“L’homme en face de moi, sous sa banderole, faisait clairement parti des plus pauvres des pauvres. Ses chaussures n’étaient pas seulement usées jusqu’à la corde, elles étaient en lambeaux, de véritables haillons tentant à peine ensemble. »

Ainsi commence la description d’une manifestation lors du Sommet de la Terre de Johannesburg en 2002. Les manifestants étaient : « surtout des pauvres, presque tous noirs, et en majorité des femmes…des marchands de rue et des petits paysans » avec un message plutôt gênant puisque anti-écologie. Comme l’a écrit un journaliste sud africain, « Cela devait sûrement être le pire cauchemar des écologistes. De véritables pauvres défilant dans la rue en faveur d’un développement en total opposition avec l’éco-agenda de la gauche écologiste. »

Rarement les pauvres sont entendus, mais cette fois une centaine de manifestants auront réussi à faire largement parler d’eux dans le monde. En Afrique, en Inde, en Amérique du Nord ou encore en Australie des articles fleurissent pour raconter cette surprenante manifestation de Johannesburg. En Grande Bretagne, même The Times s’est fendu d’un commentaire, sous le titre « Je n’ai pas besoin d’une ONG blanche pour prendre la parole. »

Cependant cette marche a continué à prendre de l’importance et à faire parler d’elle bien après la fin du sommet. Dans l’édition du magazine Nature Biotechnology de novembre 2002, Val Giddings , le vice-président de la Biotech Industry Organization (BIO), affirmait que cet événement marquait « quelque chose de nouveau, quelque chose d’énorme » qui, avec « du recul, nous fera voir Johannesburg comme une rupture, un point tournant. » Ce qui rend la manifestation si importante à ses yeux, c’est que pour la première fois « de véritables et réels paysans du monde en développement » décidaient de « parler pour eux même » en remettant en cause « l’argumentation vide de sens d’individus s’étant auto-déclarés les portes paroles de ces gens ».

Dans son soutien sans borne, Giddings décide de reprendre les paroles d’un des manifestants, Chengal Reddy, leader de la Fédération des Fermiers Indiens (Indian Farmers Federation ) « Les cultures traditionnelles biologique, nous dit Reddy, ont conduit l’Inde à la famine pendant des siècles…les fermiers indiens ont besoin d’un accès aux nouvelles technologies et spécialement les biotechnologies ».

Giddings note aussi que les paysans ont exprimé leur mépris pour les « arguments vides » de beaucoup de participants au Sommet de la Terre en les récompensant par un « Bullshit Awards »(« prix de la foutaise ») fait de bouse de vaches.
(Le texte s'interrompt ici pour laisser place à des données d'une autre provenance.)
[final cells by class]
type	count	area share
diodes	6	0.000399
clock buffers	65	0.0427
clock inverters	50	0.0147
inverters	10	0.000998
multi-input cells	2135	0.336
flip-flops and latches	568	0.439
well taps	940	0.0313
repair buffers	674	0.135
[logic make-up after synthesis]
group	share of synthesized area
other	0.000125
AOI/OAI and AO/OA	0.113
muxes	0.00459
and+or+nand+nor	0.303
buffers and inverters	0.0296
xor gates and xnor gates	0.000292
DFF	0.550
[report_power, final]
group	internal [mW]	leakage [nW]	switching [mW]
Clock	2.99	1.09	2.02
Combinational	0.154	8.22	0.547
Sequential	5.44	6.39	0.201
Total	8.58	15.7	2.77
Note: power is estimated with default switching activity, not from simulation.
$ cat config.mk
export PLATFORM = sky130hd
export DESIGN_NAME = msr_exit_unit
export DESIGN_NICKNAME = d
export VERILOG_FILES = /design/src/rtl/msr_exit_pkg.sv /design/src/rtl/msr_win_decode.sv /design/src/rtl/msr_bit_pick.sv /design/src/rtl/msr_exit_unit.sv
export SDC_FILE = /design/constraint.sdc
export NUM_CORES = 1
export LEC_CHECK = 0
export ABC_AREA = 1
export BUFFER_PORTS_ARGS = -buffer_cell sky130_fd_sc_hd__buf_4
export CAP_MARGIN = 20
export CORE_MARGIN = 3
export CORE_UTILIZATION = 34
export CTS_CLUSTER_DIAMETER = 50
export DETAILED_ROUTE_END_ITERATION = 16
export PLACE_DENSITY = 0.79
export SLEW_MARGIN = 15
export SYNTH_ARGS = -nofsm -noshare
export SYNTH_HDL_FRONTEND = slang
export SYNTH_SLANG_ARGS = --single-unit
$ cat constraint.sdc
create_clock -name clk_i -period 2.7 [get_ports clk_i]
set_clock_uncertainty 0.2 [all_clocks]
set_input_delay 0.54 -clock clk_i [delete_from_list [all_inputs] [get_ports clk_i]]
set_output_delay 0.54 -clock clk_i [all_outputs]
set_load 0.01 [all_outputs]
Le « prix » a été decerné à l’activiste indienne Vandana Shiva , pour son rôle dans« la promotion de politiques qui perpétuent la pauvreté et la faim. »

Un coup dur, sans aucun doute ! Mais si quelqu’un méritait le « prix de la foutaise », c’est bien le Président de BIO, puisque pratiquement tous les éléments du spectacle qu’il décrit ont été minutieusement préparés et orchestrés. Prenez par exemple, Chengal Reddy, le « paysan pauvre » que Giddings cite. Reddy n’est pas un petit paysan pauvre, ni même l’un de leurs représentants. A l’inverse, on peut même dire qu’il ne se soucie que très peu des pauvres. La Fédération des Fermiers Indiens est en fait une société de lobby pour les grands producteurs de l’agroindustriel de l’Andhra Pradesh . A plusieurs reprises, Reddy a admis connaître très peu de l’agriculture, lui-même n’ayant jamais été un fermier de sa vie. En réalité, c’est un politicien et un homme d’affaire dont la famille est très influente dans les cercles de la droite conservatrice de l’Andhra Pradesh- son père ayant un jour déclaré publiquement « il n’y a qu’une seule chose à quoi sont bons les Dalits (la caste des « intouchables »), et c’est de prendre des coups de pieds. »

Si l’on peut décemment douter de la sincérité de Reddy pour sa représentation des pauvres à Johannesburg, l’identité des organisateurs de la manifestation n’est pas non plus une information confidentielle. Bien que le Times en ait fait son gros titre, « Je n’ai pas besoin d’une ONG blanche pour prendre la parole », l’attaché de presse des organisateurs était Kendra Okonski , la fille d’un industriel du bois américain, qui a travaillé pour divers associations de droite en faveur de la dérégulation, toutes bien sur financées et dirigées par des blancs, cela va de soit . Ces associations incluent le Competitive Enterprise Institute (CEI), un « think tank » puissant basé à Washington, dont le budget de plusieurs millions de dollars provient des plus grandes corporations américaines, dont Dow Chemicals qui est aussi membre de BIO. Okonski dirige aussi le site internet Counterprotest.net (« contremanif.net) dont le but est d’aider les lobbyistes à organiser des simulacres de manifestations populaires pour soutenir leurs intérêts.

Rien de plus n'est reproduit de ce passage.